YOUR OBJECTIVE: Lines from the line with "## worst paths after layout" to the line with "gates | 4 | 1.29 |" in the entries below, and only those, must be output exactly, with both ends included.

(Dataset entries)
+ + + + +

File: config.mk
export PLATFORM = sky130hd
export DESIGN_NAME = rr_phase_seq
export DESIGN_NICKNAME = d
export VERILOG_FILES = /design/src/rtl/rr_phase_pkg.sv /design/src/rtl/rr_ring_guard.sv /design/src/rtl/rr_ring_state.sv /design/src/rtl/rr_phase_decode.sv /design/src/rtl/rr_phase_seq.sv
export SDC_FILE = /design/constraint.sdc
export NUM_CORES = 1
export LEC_CHECK = 0
export ABC_AREA = 0
export BUFFER_PORTS_ARGS = -buffer_cell sky130_fd_sc_hd__buf_2
export CORE_ASPECT_RATIO = 0.6
export CORE_UTILIZATION = 48
export DETAILED_ROUTE_END_ITERATION = 7
export PLACE_DENSITY_LB_ADDON = 0.2
export SETUP_SLACK_MARGIN = 0.3
export SLEW_MARGIN = 20
export SYNTH_ARGS = -nofsm -noshare
export SYNTH_HDL_FRONTEND = slang
export SYNTH_HIERARCHICAL = 1
export SYNTH_SLANG_ARGS = --single-unit
File: constraint.sdc
create_clock -name clk -period 3.25 [get_ports clk]
set_input_delay 0.1625 -clock clk [delete_from_list [all_inputs] [get_ports clk]]
set_output_delay 0.1625 -clock clk [all_outputs]
set_load 0.01 [all_outputs]
File: src/rtl/rr_phase_pkg.sv
`timescale 1ns/1ps
package rr_phase_pkg;

  // Next-state operation selected for the twisted ring
  typedef enum logic [1:0] {
    RING_HOLD  = 2'd0,
    RING_STEP  = 2'd1,
    RING_CLEAR = 2'd2
  } ring_op_e;

  // A twisted ring of W flops yields 2*W distinct positions
  function automatic int unsigned ring_width(input int unsigned phases);
    return phases / 2;
  endfunction

endpackage

File: src/rtl/rr_ring_guard.sv
`timescale 1ns/1ps
module rr_ring_guard #(
  parameter int unsigned WIDTH = 8
) (
  input  logic [WIDTH-1:0] state_i,
  output logic             legal_o
);

  // One flag per adjacent bit pair marks a 0/1 boundary
  logic [WIDTH-2:0] boundary_w;

  for (genvar g = 0; g < WIDTH - 1; g++) begin : g_bound
    assign boundary_w[g] = state_i[g] ^ state_i[g+1];
  end

  // Legal rotation patterns carry at most one boundary
  assign legal_o = $onehot0(boundary_w);

endmodule

File: src/rtl/rr_ring_state.sv
`timescale 1ns/1ps
module rr_ring_state
  import rr_phase_pkg::*;
#(
  parameter int unsigned WIDTH = 8
) (
  input  logic             clk,
  input  logic             rst,
  input  logic             step_i,
  input  logic             legal_i,
  output logic [WIDTH-1:0] state_q,
  output logic [WIDTH-1:0] state_d,
  output logic             at_last_o
);

  // Position 2*WIDTH-1: only the top bit still set
  localparam logic [WIDTH-1:0] LAST_PAT = {1'b1, {(WIDTH-1){1'b0}}};

  ring_op_e op;

  always_comb begin
    if (!legal_i) begin
      op = RING_CLEAR;
    end else if (step_i) begin
      op = RING_STEP;
    end else begin
      op = RING_HOLD;
    end
  end

  always_comb begin
    case (op)
      RING_STEP:  state_d = {state_q[WIDTH-2:0], ~state_q[WIDTH-1]};
      RING_CLEAR: state_d = '0;
      default:    state_d = state_q;
    endcase
  end

  always_ff @(posedge clk) begin
    if (rst) begin
      state_q <= '0;
    end else begin
      state_q <= state_d;
    end
  end

  assign at_last_o = (state_q == LAST_PAT);

endmodule

File: src/rtl/rr_phase_decode.sv
`timescale 1ns/1ps
module rr_phase_decode #(
  parameter int unsigned WIDTH = 8
) (
  input  logic [WIDTH-1:0]   state_i,
  output logic [2*WIDTH-1:0] phase_o
);

  // Ends of the ring pick out the all-zero and all-one positions
  assign phase_o[0]     = ~state_i[WIDTH-1] & ~state_i[0];
  assign phase_o[WIDTH] =  state_i[WIDTH-1] &  state_i[0];

  // Filling half: boundary where ones stop; emptying half: where zeros stop
  for (genvar k = 1; k < WIDTH; k++) begin : g_pair
    assign phase_o[k]         =  state_i[k-1] & ~state_i[k];
    assign phase_o[WIDTH + k] = ~state_i[k-1] &  state_i[k];
  end

endmodule
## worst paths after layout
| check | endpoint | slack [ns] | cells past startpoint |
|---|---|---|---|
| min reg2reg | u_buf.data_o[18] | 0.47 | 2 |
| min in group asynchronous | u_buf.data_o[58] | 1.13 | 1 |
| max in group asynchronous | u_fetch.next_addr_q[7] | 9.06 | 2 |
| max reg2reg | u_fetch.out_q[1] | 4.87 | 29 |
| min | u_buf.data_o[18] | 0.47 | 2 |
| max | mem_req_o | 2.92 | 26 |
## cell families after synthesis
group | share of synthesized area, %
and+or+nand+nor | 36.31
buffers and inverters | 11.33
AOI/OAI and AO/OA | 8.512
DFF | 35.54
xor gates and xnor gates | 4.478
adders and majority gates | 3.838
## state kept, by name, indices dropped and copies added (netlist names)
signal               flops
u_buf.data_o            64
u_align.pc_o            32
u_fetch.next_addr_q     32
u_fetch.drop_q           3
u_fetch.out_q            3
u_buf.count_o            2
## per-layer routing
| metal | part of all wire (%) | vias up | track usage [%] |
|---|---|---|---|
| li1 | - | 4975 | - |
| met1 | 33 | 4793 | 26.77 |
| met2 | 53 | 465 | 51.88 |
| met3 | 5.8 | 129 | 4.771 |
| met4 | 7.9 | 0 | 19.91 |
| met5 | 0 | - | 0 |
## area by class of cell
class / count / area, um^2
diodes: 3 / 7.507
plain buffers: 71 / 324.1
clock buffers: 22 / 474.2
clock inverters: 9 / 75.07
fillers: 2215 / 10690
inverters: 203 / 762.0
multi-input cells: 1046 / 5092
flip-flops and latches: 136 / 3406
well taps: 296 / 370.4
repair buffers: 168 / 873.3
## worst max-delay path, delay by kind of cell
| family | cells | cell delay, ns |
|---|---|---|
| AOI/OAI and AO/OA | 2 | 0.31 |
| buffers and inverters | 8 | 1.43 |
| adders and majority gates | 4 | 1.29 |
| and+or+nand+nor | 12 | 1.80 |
===== config.mk =====
export PLATFORM = sky130hd
export DESIGN_NAME = pdio_ctrl
export DESIGN_NICKNAME = d
export VERILOG_FILES = /design/src/rtl/pdio_pkg.sv /design/src/rtl/pdio_sync.sv /design/src/rtl/pdio_regs.sv /design/src/rtl/pdio_edge_bank.sv /design/src/rtl/pdio_rdmux.sv /design/src/rtl/pdio_ctrl.sv
export SDC_FILE = /design/constraint.sdc
export NUM_CORES = 1
export LEC_CHECK = 0
export BUFFER_PORTS_ARGS = -buffer_cell sky130_fd_sc_hd__buf_4
export CORE_MARGIN = 4
export CORE_UTILIZATION = 57
export DETAILED_ROUTE_END_ITERATION = 12
export PLACE_DENSITY = 0.78
export RECOVER_POWER = 50
export SYNTH_ARGS = -nofsm -noshare
export SYNTH_HDL_FRONTEND = slang
export SYNTH_SLANG_ARGS = --single-unit

===== constraint.sdc =====
create_clock -name clk -period 3.05 [get_ports clk]
set_clock_uncertainty 0.05 [all_clocks]
set_input_delay 0.61 -clock clk [delete_from_list [all_inputs] [get_ports clk]]
set_output_delay 0.61 -clock clk [all_outputs]
set_load 0.02 [all_outputs]

===== src/rtl/pdio_pkg.sv =====
package pdio_pkg;
  localparam int BYTE_W = 8;
  localparam int ADDR_W = 4;

  typedef enum logic [1:0] {
    PAGE_BASE = 2'd0,
    PAGE_POL  = 2'd1,
    PAGE_ENAB = 2'd2,
    PAGE_CAPT = 2'd3
  } page_e;
endpackage


===== src/rtl/pdio_sync.sv =====
module pdio_sync #(
  parameter int WIDTH  = 48,
  parameter int STAGES = 2
) (
  input  logic             clk,
  input  logic             rst_n,
  input  logic [WIDTH-1:0] d,
  output logic [WIDTH-1:0] q
);
  logic [STAGES-1:0][WIDTH-1:0] chain_q;
  logic [STAGES-1:0][WIDTH-1:0] chain_d;

  always_comb begin
    chain_d[0] = d;
    for (int s = 1; s < STAGES; s++) chain_d[s] = chain_q[s-1];
  end

  always_ff @(posedge clk or negedge rst_n) begin
    if (!rst_n) chain_q <= '0;
    else        chain_q <= chain_d;
  end

  assign q = chain_q[STAGES-1];
endmodule


===== src/rtl/pdio_regs.sv =====
module pdio_regs
  import pdio_pkg::*;
#(
  parameter int NUM_PORTS  = 6,
  parameter int EDGE_PORTS = 3
) (
  input  logic                         clk,
  input  logic                         rst_n,
  input  logic                         wr_en,
  input  logic [ADDR_W-1:0]            addr,
  input  logic [BYTE_W-1:0]            wdata,
  output logic [NUM_PORTS*BYTE_W-1:0]  out_flat,
  output page_e                        page,
  output logic [NUM_PORTS-1:0]         lock,
  output logic [EDGE_PORTS*BYTE_W-1:0] pol_flat,
  output logic [EDGE_PORTS*BYTE_W-1:0] enab_flat,
  output logic [EDGE_PORTS-1:0]        capt_clr
);
  localparam int PGLK_OFF = NUM_PORTS + 1;
  localparam int BANK_OFF = NUM_PORTS + 2;

  logic [NUM_PORTS*BYTE_W-1:0]  out_q, out_d;
  page_e                        page_q, page_d;
  logic [NUM_PORTS-1:0]         lock_q, lock_d;
  logic [EDGE_PORTS*BYTE_W-1:0] pol_q, pol_d, enab_q, enab_d;

  always_comb begin
    out_d    = out_q;
    page_d   = page_q;
    lock_d   = lock_q;
    pol_d    = pol_q;
    enab_d   = enab_q;
    capt_clr = '0;
    if (wr_en) begin
      for (int p = 0; p < NUM_PORTS; p++) begin
        if (addr == ADDR_W'(p) && !lock_q[p]) out_d[p*BYTE_W +: BYTE_W] = wdata;
      end
      if (addr == ADDR_W'(PGLK_OFF)) begin
        page_d = page_e'(wdata[7:6]);
        lock_d = wdata[NUM_PORTS-1:0];
      end
      for (int b = 0; b < EDGE_PORTS; b++) begin
        if (addr == ADDR_W'(BANK_OFF + b)) begin
          case (page_q)
            PAGE_POL:  pol_d[b*BYTE_W +: BYTE_W]  = wdata;
            PAGE_ENAB: enab_d[b*BYTE_W +: BYTE_W] = wdata;
            PAGE_CAPT: capt_clr[b]                = 1'b1;
            default:   ;
          endcase
        end
      end
    end
  end

  always_ff @(posedge clk or negedge rst_n) begin
    if (!rst_n) begin
      out_q  <= '0;
      page_q <= PAGE_BASE;
      lock_q <= '0;
      pol_q  <= '0;
      enab_q <= '0;
    end else if (wr_en) begin
      out_q  <= out_d;
      page_q <= page_d;
      lock_q <= lock_d;
      pol_q  <= pol_d;
      enab_q <= enab_d;
    end
  end

  assign out_flat  = out_q;
  assign page      = page_q;
  assign lock      = lock_q;
  assign pol_flat  = pol_q;
  assign enab_flat = enab_q;
endmodule
$ cat src/rtl/sar_pkg.sv
package sar_pkg;
    typedef enum logic [1:0] {
        SA_SECURE   = 2'd0,
        SA_NONSEC   = 2'd1,
        SA_CALLABLE = 2'd2
    } sa_attr_e;

    typedef enum logic [1:0] {
        CFG_BASE   = 2'd0,
        CFG_LIMIT  = 2'd1,
        CFG_CTRL   = 2'd2,
        CFG_GLOBAL = 2'd3
    } cfg_sel_e;
endpackage

$ cat src/rtl/sar_cfg_regs.sv
module sar_cfg_regs #(
    parameter int NR      = 4,
    parameter int AW      = 32,
    parameter int IW      = 2,
    parameter bit PRESENT = 1'b1
) (
    input  logic                   clk,
    input  logic                   rst_n,
    input  logic                   we,
    input  logic [1:0]             sel,
    input  logic [IW-1:0]          idx,
    input  logic [AW-1:0]          wdata,
    output logic [NR-1:0][AW-1:0]  base,
    output logic [NR-1:0][AW-1:0]  limit,
    output logic [NR-1:0]          reg_en,
    output logic [NR-1:0]          reg_sc,
    output logic                   unit_en,
    output logic                   fb_ns
);
    import sar_pkg::*;

    typedef struct packed {
        logic [NR-1:0][AW-1:0] base;
        logic [NR-1:0][AW-1:0] limit;
        logic [NR-1:0]         en;
        logic [NR-1:0]         sc;
        logic                  unit_en;
        logic                  fb_ns;
    } cfg_t;

    cfg_t cfg_d, cfg_q;

    always_comb begin
        cfg_d = cfg_q;
        if (we) begin
            if (sel == CFG_GLOBAL) begin
                cfg_d.unit_en = wdata[0];
                cfg_d.fb_ns   = wdata[1];
            end else if (PRESENT && (int'(idx) < NR)) begin
                case (sel)
                    CFG_BASE:  cfg_d.base[idx]  = wdata;
                    CFG_LIMIT: cfg_d.limit[idx] = wdata;
                    default: begin
                        cfg_d.en[idx] = wdata[0];
                        cfg_d.sc[idx] = wdata[1];
                    end
                endcase
            end
        end
    end

    always_ff @(posedge clk or negedge rst_n) begin
        if (!rst_n) begin
            cfg_q         <= '0;
            cfg_q.en      <= '1;
        end else begin
            cfg_q         <= cfg_d;
        end
    end

    assign base    = cfg_q.base;
    assign limit   = cfg_q.limit;
    assign reg_en  = PRESENT ? cfg_q.en : '0;
    assign reg_sc  = cfg_q.sc;
    assign unit_en = PRESENT ? cfg_q.unit_en : 1'b0;
    assign fb_ns   = cfg_q.fb_ns;
endmodule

+ + + + +

SOLUTION TO THIS PROBLEM:
## worst paths after layout
| check | endpoint | slack [ns] | cells past startpoint |
|---|---|---|---|
| min reg2reg | u_buf.data_o[18] | 0.47 | 2 |
| min in group asynchronous | u_buf.data_o[58] | 1.13 | 1 |
| max in group asynchronous | u_fetch.next_addr_q[7] | 9.06 | 2 |
| max reg2reg | u_fetch.out_q[1] | 4.87 | 29 |
| min | u_buf.data_o[18] | 0.47 | 2 |
| max | mem_req_o | 2.92 | 26 |
## cell families after synthesis
group | share of synthesized area, %
and+or+nand+nor | 36.31
buffers and inverters | 11.33
AOI/OAI and AO/OA | 8.512
DFF | 35.54
xor gates and xnor gates | 4.478
adders and majority gates | 3.838
## state kept, by name, indices dropped and copies added (netlist names)
signal               flops
u_buf.data_o            64
u_align.pc_o            32
u_fetch.next_addr_q     32
u_fetch.drop_q           3
u_fetch.out_q            3
u_buf.count_o            2
## per-layer routing
| metal | part of all wire (%) | vias up | track usage [%] |
|---|---|---|---|
| li1 | - | 4975 | - |
| met1 | 33 | 4793 | 26.77 |
| met2 | 53 | 465 | 51.88 |
| met3 | 5.8 | 129 | 4.771 |
| met4 | 7.9 | 0 | 19.91 |
| met5 | 0 | - | 0 |
## area by class of cell
class / count / area, um^2
diodes: 3 / 7.507
plain buffers: 71 / 324.1
clock buffers: 22 / 474.2
clock inverters: 9 / 75.07
fillers: 2215 / 10690
inverters: 203 / 762.0
multi-input cells: 1046 / 5092
flip-flops and latches: 136 / 3406
well taps: 296 / 370.4
repair buffers: 168 / 873.3
## worst max-delay path, delay by kind of cell
| family | cells | cell delay, ns |
|---|---|---|
| AOI/OAI and AO/OA | 2 | 0.31 |
| buffers and inverters | 8 | 1.43 |
| adders and majority gates | 4 | 1.29 |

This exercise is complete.